*** Opening of RECORDS SUPPLIED ***

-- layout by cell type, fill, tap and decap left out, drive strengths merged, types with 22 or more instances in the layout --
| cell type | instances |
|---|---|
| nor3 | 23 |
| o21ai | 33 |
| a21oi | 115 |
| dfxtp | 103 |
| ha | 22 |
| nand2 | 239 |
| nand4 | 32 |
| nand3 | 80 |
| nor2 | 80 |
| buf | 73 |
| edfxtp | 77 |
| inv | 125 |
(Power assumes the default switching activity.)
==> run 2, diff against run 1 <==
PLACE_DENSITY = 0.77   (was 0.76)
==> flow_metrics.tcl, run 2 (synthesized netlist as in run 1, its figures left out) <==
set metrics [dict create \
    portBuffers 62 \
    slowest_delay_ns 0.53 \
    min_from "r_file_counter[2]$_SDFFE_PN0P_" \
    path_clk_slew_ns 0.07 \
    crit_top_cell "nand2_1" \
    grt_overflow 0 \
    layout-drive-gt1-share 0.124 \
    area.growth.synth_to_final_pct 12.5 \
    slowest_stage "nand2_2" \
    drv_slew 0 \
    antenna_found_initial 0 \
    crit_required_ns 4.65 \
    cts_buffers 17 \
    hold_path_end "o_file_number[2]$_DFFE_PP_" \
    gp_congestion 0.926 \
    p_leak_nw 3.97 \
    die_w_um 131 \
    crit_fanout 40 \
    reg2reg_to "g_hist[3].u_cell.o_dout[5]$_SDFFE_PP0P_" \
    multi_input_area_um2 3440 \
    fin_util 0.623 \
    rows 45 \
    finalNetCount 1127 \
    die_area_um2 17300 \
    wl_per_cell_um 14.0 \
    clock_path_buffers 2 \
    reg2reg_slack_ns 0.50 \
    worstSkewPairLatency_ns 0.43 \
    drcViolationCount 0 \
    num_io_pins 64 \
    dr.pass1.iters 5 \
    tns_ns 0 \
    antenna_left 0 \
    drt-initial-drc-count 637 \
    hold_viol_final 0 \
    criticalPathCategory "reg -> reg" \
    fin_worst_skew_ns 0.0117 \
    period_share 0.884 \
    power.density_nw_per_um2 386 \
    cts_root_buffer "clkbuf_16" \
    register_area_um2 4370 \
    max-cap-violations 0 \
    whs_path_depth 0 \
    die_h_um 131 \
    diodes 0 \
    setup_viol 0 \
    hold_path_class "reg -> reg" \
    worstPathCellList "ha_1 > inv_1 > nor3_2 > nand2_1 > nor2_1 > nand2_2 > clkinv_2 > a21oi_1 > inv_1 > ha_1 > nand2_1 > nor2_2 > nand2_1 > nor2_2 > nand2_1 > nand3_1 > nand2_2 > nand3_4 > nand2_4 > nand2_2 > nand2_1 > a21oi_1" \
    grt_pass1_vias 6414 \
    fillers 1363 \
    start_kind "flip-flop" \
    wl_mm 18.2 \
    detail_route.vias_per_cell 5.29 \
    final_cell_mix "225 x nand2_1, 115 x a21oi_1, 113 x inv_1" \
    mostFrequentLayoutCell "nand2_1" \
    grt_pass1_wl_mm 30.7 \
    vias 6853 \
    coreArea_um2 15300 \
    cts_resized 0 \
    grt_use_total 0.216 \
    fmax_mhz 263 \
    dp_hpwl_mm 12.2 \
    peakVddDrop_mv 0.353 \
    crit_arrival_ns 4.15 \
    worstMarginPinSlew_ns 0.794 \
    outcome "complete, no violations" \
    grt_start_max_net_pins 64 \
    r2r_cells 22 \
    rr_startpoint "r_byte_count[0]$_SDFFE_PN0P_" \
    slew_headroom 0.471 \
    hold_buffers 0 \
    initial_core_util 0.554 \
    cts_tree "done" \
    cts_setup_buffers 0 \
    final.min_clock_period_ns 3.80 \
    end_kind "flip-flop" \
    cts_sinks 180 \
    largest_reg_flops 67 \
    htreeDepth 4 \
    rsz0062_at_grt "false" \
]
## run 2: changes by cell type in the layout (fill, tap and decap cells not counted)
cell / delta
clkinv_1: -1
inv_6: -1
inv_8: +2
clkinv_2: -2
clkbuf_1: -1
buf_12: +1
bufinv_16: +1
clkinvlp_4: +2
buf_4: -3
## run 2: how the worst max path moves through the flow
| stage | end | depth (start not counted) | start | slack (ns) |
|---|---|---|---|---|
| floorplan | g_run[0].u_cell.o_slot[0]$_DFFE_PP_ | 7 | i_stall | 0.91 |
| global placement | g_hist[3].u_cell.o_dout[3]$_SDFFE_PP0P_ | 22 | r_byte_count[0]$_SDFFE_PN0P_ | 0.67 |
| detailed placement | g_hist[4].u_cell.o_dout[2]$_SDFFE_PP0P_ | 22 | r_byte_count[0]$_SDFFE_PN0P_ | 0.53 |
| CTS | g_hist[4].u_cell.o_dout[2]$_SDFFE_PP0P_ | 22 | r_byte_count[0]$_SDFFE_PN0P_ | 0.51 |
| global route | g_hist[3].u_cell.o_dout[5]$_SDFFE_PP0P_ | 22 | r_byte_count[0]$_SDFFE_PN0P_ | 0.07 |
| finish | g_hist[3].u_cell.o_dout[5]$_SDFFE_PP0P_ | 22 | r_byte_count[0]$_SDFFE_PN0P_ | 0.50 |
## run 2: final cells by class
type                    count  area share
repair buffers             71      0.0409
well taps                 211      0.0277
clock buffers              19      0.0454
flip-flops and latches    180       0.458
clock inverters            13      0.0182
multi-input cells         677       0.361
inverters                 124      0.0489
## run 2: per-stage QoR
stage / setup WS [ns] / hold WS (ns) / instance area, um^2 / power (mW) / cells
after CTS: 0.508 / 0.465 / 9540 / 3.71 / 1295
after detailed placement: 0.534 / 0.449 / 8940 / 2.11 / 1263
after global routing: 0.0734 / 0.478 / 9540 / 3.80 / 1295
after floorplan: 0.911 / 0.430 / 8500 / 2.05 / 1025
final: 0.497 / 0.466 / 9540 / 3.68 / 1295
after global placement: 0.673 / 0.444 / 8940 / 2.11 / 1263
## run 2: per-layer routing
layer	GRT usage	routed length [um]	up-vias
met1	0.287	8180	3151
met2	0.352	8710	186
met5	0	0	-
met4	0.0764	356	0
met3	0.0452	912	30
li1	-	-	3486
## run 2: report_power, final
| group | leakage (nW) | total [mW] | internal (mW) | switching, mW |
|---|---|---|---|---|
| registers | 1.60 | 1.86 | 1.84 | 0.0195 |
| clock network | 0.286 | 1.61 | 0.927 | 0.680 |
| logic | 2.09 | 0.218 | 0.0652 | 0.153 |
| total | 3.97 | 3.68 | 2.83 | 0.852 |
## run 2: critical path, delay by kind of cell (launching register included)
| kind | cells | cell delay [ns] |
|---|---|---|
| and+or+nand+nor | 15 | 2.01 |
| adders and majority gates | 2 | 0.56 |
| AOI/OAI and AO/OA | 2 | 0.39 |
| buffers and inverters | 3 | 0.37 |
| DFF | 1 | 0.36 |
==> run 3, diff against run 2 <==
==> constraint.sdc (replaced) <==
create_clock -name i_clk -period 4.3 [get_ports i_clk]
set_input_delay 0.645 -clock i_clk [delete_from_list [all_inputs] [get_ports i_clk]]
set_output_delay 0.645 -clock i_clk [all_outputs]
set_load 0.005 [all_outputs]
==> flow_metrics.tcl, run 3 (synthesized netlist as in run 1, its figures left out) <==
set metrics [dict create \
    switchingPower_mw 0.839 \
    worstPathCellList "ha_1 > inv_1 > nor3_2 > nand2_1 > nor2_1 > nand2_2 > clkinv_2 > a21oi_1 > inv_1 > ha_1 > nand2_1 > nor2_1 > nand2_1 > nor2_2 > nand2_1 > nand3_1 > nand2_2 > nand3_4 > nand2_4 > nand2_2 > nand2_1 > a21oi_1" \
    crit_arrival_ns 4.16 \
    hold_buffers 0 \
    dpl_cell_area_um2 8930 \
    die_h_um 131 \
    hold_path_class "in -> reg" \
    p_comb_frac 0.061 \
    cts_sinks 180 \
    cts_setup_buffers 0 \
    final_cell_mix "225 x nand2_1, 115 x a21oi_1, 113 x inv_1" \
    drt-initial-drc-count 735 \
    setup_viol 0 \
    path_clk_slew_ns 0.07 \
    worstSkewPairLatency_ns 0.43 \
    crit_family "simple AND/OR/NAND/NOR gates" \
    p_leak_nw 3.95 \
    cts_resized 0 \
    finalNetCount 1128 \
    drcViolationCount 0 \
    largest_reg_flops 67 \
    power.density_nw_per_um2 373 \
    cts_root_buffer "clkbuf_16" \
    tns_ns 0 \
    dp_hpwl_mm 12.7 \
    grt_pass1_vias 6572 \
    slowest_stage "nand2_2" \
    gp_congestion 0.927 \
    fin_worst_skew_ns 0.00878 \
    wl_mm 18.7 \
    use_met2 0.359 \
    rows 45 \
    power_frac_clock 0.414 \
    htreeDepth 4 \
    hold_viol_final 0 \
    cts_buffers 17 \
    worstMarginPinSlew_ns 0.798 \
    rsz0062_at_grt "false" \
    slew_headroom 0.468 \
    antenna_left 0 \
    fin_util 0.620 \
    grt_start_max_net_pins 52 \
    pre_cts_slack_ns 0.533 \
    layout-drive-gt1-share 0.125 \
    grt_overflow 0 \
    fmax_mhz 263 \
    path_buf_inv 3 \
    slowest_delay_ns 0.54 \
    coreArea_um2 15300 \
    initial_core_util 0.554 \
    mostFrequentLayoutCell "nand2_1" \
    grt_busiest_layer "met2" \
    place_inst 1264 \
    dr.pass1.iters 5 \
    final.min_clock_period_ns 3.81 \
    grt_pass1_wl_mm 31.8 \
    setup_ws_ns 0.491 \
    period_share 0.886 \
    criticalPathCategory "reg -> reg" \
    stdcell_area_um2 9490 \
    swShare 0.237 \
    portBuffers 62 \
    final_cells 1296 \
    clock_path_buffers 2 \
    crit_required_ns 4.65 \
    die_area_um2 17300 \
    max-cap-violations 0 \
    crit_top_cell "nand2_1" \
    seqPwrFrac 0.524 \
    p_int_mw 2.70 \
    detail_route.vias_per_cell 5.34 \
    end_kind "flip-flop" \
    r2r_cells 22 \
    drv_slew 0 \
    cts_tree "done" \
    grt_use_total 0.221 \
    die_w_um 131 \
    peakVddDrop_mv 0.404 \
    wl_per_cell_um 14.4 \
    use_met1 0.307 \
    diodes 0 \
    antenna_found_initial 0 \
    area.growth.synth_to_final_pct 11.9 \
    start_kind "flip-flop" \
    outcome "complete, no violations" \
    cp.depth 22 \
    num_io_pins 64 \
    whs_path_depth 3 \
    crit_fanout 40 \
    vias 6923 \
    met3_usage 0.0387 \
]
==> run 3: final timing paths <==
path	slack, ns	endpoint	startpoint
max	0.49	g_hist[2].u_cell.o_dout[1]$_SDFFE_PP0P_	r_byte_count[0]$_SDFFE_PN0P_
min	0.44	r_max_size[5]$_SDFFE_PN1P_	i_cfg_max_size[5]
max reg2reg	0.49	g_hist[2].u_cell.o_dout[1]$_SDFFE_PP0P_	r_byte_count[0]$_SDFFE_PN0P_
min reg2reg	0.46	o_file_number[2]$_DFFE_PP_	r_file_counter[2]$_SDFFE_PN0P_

*** Close of RECORDS SUPPLIED ***

- _TASK PROMPT_
Above are the records; copy exactly the lines from the line with "clkinv_1: -1" through the line with "i_stall | 0.91 |", both included.

- _ANSWER FOR THE TASK_
clkinv_1: -1
inv_6: -1
inv_8: +2
clkinv_2: -2
clkbuf_1: -1
buf_12: +1
bufinv_16: +1
clkinvlp_4: +2
buf_4: -3
## run 2: how the worst max path moves through the flow
| stage | end | depth (start not counted) | start | slack (ns) |
|---|---|---|---|---|
| floorplan | g_run[0].u_cell.o_slot[0]$_DFFE_PP_ | 7 | i_stall | 0.91 |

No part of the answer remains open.